Project Summary

The proposed research merges a materials science and engineering approach to corrosion science with structural engineering approaches to bridge inspection and assessment to generate and implement a corrosion prediction model for bridge inspection and asset management systems. We build on prior work identifying the progression of corrosion as a function of local chloride ion concentration ([Cl-]). The proposed work includes lab-based objectives that establish thresholds of local [Cl-] for corrosion formation and impacts of galvanic coupling, sandblast cleaning, and Znbased coating systems on corrosion rates. Through accelerated corrosion testing, polarization testing, and characterization of samples, a corrosion prediction model will be built for field-use. Field-based objectives include comparison of lab-based data to field collected samples and the validation of the prediction model with data gathered through bridge inspections.

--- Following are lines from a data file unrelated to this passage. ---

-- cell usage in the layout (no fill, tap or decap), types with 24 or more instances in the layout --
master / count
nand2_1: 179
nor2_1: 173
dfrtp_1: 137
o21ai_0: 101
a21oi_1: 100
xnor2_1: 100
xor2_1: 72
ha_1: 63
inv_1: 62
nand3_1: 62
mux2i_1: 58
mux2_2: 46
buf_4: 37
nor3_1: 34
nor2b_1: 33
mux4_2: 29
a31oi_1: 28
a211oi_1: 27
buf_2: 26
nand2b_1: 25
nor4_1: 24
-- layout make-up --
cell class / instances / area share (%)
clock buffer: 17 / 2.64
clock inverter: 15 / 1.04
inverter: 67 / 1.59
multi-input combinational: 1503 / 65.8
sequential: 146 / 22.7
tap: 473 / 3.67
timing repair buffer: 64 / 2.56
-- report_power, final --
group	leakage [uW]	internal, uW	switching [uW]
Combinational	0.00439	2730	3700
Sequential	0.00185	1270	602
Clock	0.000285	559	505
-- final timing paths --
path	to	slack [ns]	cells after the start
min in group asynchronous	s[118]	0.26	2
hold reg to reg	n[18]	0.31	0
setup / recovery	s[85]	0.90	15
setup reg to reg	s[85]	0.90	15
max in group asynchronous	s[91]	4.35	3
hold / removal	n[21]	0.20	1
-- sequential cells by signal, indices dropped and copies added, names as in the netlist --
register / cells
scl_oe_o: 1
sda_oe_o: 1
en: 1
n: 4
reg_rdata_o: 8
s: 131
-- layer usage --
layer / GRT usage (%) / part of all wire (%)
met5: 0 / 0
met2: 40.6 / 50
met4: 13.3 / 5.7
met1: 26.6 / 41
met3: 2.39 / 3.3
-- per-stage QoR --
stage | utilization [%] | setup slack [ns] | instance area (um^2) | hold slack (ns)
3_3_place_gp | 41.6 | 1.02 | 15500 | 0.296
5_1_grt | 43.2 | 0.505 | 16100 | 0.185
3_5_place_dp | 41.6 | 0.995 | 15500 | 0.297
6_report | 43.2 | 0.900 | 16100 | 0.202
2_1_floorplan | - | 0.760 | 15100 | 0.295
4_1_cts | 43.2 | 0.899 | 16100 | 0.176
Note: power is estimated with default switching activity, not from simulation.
### src/core/cswc_pkg.sv
package cswc_pkg;

  localparam logic [3:0] CSWC_OFS_PLL_MULTIPLIER  = 4'h0;
  localparam logic [3:0] CSWC_OFS_REFERENCE_DIV   = 4'h1;
  localparam logic [3:0] CSWC_OFS_POST_DIVIDER    = 4'h2;
  localparam logic [3:0] CSWC_OFS_CLOCK_FLAGS     = 4'h3;
  localparam logic [3:0] CSWC_OFS_IRQ_ENABLE      = 4'h4;
  localparam logic [3:0] CSWC_OFS_CLOCK_SELECT    = 4'h5;
  localparam logic [3:0] CSWC_OFS_PLL_CONTROL     = 4'h6;
  localparam logic [3:0] CSWC_OFS_PERIODIC_RATE   = 4'h7;
  localparam logic [3:0] CSWC_OFS_WATCHDOG_CTRL   = 4'h8;
  localparam logic [3:0] CSWC_OFS_FACTORY_BYPASS  = 4'h9;
  localparam logic [3:0] CSWC_OFS_FACTORY_TEST    = 4'hA;
  localparam logic [3:0] CSWC_OFS_WATCHDOG_SVC    = 4'hB;
  localparam logic [3:0] CSWC_OFS_IRQ_STATUS      = 4'hC;
  localparam logic [3:0] CSWC_OFS_IRQ_CLEAR       = 4'hD;

  // Bit positions in clock_select
  localparam int CSWC_SEL_PLL       = 7;
  localparam int CSWC_SEL_PSTOP     = 6;
  localparam int CSWC_SEL_OSC_TYPE  = 5;
  localparam int CSWC_SEL_PLL_WAIT  = 3;
  localparam int CSWC_SEL_RTI_WAIT  = 1;
  localparam int CSWC_SEL_WDOG_WAIT = 0;
  localparam logic [7:0] CSWC_SEL_WMASK = 8'hCB;

  // Bit positions in flags; RTI and the two change flags also in irq enable
  localparam int CSWC_FLG_RTI    = 7;
  localparam int CSWC_FLG_LOCK_CHANGE_FLAG = 4;
  localparam int CSWC_FLG_LOCK   = 3;
  localparam int CSWC_FLG_SELF_CLOCK_CHANGE_FLAG  = 1;
  localparam int CSWC_FLG_SCM    = 0;
  localparam logic [7:0] CSWC_IRQ_MASK = 8'h92;

  // Bit positions in pll_control
  localparam int CSWC_PLL_ON = 6;

  localparam logic [7:0] CSWC_RST_MULT     = 8'h00;
  localparam logic [7:0] CSWC_RST_REFDIV   = 8'h00;
  localparam logic [7:0] CSWC_RST_POST_DIVIDER  = 8'h00;
  localparam logic [7:0] CSWC_RST_IRQEN    = 8'h00;
  localparam logic [7:0] CSWC_RST_SELECT   = 8'h00;
  localparam logic [7:0] CSWC_RST_PLL_CONTROL   = 8'hC1;
  localparam logic [7:0] CSWC_RST_RATE     = 8'h00;
  localparam logic [7:0] CSWC_RST_WDOG     = 8'h00;
  localparam logic [4:0] CSWC_POST_DIVIDER_MASK = 5'h1F;

  // Bus clock is source divided by this
  localparam int CSWC_BUS_DIV = 2;

  typedef struct packed {
    logic [3:0] addr;
    logic [7:0] wdata;
    logic       wr;
    logic       rd;
  } cswc_bus_s;

  typedef enum logic [1:0] {
    CSWC_RUN  = 2'b00,
    CSWC_WAIT = 2'b01,
    CSWC_STOP = 2'b10
  } cswc_mode_e;

endpackage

By working closely with two CTDOT technical contacts, we will refine and implement the prediction model on a selection of pilot bridges in the field. Regular meetings with DOT contacts as well as the creation of an education and implementation program for the use of the refined model are key aspects of the technology transfer of the proposed research. This approach is modeled after a successful project with CTDOT in which a novel 3D scanning inspection methodology was researched, piloted, and ultimately adopted by CTDOT. The proposed work is highly relevant to New England bridges where chlorine exposure from water and de-icing salts are common.